[Data]

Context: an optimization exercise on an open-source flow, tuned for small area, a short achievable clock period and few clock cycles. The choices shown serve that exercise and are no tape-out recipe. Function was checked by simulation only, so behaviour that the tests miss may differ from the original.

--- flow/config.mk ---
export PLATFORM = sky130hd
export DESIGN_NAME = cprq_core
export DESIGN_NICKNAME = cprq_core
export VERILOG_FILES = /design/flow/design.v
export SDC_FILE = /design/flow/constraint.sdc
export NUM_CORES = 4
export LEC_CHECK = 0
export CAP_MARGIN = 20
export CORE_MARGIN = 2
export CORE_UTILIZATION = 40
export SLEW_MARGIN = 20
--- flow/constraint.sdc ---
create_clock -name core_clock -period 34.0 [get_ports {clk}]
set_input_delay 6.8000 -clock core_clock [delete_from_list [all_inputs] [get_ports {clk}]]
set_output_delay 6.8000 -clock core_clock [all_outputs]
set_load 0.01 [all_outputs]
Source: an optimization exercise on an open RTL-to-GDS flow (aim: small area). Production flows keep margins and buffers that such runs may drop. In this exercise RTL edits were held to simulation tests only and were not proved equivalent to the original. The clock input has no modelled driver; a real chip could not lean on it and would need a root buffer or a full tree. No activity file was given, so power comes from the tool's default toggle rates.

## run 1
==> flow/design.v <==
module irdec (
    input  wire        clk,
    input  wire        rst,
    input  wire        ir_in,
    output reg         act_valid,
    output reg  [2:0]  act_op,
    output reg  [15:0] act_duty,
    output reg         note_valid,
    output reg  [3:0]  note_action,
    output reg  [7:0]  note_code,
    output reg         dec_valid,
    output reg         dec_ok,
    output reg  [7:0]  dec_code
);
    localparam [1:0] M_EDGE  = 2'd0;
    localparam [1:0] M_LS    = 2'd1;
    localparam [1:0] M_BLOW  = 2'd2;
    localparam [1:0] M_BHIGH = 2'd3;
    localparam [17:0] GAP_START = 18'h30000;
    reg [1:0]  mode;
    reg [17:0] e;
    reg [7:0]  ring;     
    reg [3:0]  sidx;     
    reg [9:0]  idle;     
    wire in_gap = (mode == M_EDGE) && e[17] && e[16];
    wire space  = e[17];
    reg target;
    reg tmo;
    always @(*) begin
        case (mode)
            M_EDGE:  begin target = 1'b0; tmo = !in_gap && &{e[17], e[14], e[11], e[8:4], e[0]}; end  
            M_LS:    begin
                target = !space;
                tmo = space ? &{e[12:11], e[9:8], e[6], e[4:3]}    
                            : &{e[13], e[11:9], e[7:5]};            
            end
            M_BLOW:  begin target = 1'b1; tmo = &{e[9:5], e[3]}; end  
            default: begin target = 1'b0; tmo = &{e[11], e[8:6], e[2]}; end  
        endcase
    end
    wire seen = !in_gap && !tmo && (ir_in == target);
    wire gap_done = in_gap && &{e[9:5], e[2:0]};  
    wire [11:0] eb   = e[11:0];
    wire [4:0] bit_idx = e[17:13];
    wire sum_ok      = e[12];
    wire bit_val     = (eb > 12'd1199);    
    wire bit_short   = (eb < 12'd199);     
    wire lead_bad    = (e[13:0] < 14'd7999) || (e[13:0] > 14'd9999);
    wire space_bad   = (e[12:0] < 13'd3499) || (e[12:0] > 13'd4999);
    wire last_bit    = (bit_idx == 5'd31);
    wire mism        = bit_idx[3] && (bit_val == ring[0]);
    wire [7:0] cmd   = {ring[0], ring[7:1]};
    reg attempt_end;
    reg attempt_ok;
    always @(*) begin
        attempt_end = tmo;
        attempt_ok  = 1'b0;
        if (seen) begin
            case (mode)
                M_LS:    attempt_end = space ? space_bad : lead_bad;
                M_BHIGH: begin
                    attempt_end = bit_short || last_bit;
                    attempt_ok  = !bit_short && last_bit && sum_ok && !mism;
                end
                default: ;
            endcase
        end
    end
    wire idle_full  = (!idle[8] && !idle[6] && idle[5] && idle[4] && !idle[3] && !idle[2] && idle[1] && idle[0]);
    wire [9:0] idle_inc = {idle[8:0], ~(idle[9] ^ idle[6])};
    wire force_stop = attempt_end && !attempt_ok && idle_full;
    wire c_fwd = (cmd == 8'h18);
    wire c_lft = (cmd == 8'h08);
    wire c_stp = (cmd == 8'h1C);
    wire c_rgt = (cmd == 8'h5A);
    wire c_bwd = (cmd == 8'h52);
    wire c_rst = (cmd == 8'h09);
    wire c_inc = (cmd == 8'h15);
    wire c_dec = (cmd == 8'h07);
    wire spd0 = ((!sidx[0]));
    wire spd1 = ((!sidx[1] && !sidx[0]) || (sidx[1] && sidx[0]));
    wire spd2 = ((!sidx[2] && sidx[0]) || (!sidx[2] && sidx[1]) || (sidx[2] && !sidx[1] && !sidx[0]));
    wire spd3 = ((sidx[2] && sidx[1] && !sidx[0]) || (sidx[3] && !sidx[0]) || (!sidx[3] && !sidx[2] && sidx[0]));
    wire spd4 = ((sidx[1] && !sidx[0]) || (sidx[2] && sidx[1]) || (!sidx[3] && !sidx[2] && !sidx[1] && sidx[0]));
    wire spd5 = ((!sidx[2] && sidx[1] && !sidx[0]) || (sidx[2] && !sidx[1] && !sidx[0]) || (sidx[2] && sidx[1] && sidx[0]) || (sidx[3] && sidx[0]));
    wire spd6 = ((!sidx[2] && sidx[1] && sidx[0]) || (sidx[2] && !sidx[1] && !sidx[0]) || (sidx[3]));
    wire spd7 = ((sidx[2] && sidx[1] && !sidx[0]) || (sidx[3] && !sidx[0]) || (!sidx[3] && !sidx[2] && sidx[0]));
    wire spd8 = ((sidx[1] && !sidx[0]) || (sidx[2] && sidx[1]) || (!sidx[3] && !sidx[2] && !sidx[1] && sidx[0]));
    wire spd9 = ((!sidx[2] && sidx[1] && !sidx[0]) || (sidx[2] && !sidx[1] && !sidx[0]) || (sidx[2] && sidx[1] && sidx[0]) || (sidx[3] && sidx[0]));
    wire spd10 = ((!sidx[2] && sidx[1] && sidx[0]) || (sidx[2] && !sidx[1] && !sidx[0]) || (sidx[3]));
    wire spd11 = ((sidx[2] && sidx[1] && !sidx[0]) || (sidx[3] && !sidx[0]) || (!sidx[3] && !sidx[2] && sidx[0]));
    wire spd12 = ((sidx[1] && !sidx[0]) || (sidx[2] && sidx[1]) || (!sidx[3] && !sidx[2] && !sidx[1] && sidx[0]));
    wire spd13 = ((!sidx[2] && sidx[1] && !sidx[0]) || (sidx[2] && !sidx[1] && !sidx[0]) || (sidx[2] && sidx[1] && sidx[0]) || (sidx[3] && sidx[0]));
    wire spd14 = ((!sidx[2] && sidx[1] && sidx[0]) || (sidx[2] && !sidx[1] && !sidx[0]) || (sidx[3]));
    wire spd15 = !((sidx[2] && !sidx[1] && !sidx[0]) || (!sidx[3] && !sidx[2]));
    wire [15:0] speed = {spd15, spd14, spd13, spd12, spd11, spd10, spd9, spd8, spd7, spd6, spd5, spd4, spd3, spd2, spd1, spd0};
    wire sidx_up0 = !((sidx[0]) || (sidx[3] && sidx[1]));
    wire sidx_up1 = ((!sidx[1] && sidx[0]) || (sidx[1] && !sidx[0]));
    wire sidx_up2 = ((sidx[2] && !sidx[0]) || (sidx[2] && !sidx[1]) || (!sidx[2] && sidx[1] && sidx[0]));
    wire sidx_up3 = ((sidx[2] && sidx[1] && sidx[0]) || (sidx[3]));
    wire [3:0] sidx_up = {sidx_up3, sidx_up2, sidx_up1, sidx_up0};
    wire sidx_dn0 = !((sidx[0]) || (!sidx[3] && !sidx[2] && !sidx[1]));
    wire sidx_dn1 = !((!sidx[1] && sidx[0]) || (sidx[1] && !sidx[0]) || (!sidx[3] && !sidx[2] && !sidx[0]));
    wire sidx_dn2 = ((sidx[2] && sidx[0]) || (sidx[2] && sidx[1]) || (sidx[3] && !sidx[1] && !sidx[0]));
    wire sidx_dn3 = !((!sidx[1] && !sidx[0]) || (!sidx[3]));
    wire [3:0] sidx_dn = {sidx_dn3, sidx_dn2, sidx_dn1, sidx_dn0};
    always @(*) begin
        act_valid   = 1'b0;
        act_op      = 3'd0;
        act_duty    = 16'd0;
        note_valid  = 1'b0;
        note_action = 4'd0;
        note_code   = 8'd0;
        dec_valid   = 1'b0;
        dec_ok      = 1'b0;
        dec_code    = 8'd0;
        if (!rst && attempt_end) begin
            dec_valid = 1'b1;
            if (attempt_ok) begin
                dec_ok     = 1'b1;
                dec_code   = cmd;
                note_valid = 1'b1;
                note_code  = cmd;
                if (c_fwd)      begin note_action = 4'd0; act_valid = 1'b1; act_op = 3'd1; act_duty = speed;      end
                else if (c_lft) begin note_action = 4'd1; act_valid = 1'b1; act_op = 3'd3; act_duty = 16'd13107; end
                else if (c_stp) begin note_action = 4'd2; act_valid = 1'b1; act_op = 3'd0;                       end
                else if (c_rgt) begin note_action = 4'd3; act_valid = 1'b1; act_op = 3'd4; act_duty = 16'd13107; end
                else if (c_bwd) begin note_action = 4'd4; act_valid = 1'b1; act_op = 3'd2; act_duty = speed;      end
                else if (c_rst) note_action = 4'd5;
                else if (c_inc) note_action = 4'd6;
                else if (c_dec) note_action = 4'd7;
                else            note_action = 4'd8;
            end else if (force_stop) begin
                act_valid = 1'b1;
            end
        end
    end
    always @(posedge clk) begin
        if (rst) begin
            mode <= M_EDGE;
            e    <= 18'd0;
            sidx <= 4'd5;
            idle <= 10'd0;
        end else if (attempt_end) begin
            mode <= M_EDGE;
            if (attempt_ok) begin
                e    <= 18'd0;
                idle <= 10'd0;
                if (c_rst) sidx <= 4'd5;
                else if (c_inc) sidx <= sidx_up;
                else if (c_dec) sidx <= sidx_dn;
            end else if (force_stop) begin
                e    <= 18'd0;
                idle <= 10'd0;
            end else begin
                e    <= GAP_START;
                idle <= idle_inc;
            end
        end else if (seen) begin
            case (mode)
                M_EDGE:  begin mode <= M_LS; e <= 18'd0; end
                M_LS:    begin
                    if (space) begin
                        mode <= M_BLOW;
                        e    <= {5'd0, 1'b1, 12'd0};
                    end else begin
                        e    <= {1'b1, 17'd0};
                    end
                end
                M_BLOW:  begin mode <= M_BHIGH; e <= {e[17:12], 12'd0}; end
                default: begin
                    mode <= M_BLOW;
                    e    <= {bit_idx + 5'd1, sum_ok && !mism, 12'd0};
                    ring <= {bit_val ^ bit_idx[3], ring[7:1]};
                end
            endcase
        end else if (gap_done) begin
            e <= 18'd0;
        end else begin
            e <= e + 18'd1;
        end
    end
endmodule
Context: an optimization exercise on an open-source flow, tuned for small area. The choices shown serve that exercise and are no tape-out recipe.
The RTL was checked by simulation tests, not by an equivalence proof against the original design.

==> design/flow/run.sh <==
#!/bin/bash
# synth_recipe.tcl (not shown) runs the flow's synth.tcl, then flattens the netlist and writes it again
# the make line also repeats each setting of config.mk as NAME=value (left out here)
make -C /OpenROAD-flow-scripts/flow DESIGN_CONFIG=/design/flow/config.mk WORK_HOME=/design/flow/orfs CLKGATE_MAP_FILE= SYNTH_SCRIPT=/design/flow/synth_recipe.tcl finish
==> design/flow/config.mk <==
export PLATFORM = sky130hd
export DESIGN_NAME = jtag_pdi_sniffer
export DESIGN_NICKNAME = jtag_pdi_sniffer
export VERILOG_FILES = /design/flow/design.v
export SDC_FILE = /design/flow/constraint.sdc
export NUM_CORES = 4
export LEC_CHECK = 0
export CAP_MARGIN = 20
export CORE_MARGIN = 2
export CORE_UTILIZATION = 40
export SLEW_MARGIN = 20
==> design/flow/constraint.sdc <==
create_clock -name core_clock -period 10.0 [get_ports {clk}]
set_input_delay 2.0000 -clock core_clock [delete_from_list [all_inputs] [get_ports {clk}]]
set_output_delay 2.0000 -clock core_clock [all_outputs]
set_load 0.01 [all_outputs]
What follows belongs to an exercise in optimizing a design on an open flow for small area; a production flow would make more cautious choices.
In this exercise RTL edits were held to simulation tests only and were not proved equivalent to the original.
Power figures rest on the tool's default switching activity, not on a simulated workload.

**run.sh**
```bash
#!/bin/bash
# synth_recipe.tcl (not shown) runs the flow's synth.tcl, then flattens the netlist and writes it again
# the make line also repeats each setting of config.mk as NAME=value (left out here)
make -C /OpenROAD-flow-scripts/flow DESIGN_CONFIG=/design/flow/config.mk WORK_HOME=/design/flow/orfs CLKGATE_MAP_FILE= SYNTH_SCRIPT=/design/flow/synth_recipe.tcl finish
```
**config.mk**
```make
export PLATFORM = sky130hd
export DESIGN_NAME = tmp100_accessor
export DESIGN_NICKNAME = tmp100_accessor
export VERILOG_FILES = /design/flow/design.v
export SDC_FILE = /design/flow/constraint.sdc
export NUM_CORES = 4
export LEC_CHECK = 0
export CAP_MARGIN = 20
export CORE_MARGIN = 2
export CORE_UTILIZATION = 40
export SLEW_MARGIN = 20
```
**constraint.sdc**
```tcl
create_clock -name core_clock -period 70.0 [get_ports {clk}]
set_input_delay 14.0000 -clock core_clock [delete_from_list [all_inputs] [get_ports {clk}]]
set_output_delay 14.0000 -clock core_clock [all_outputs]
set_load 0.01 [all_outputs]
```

[What the exercise asks] From the records above, reproduce exactly the lines from the one with "else if (c_dec) note_action" to the one with "5'd1, sum_ok &&", both included, and no others.

[Expected answer]
                else if (c_dec) note_action = 4'd7;
                else            note_action = 4'd8;
            end else if (force_stop) begin
                act_valid = 1'b1;
            end
        end
    end
    always @(posedge clk) begin
        if (rst) begin
            mode <= M_EDGE;
            e    <= 18'd0;
            sidx <= 4'd5;
            idle <= 10'd0;
        end else if (attempt_end) begin
            mode <= M_EDGE;
            if (attempt_ok) begin
                e    <= 18'd0;
                idle <= 10'd0;
                if (c_rst) sidx <= 4'd5;
                else if (c_inc) sidx <= sidx_up;
                else if (c_dec) sidx <= sidx_dn;
            end else if (force_stop) begin
                e    <= 18'd0;
                idle <= 10'd0;
            end else begin
                e    <= GAP_START;
                idle <= idle_inc;
            end
        end else if (seen) begin
            case (mode)
                M_EDGE:  begin mode <= M_LS; e <= 18'd0; end
                M_LS:    begin
                    if (space) begin
                        mode <= M_BLOW;
                        e    <= {5'd0, 1'b1, 12'd0};
                    end else begin
                        e    <= {1'b1, 17'd0};
                    end
                end
                M_BLOW:  begin mode <= M_BHIGH; e <= {e[17:12], 12'd0}; end
                default: begin
                    mode <= M_BLOW;
                    e    <= {bit_idx + 5'd1, sum_ok && !mism, 12'd0};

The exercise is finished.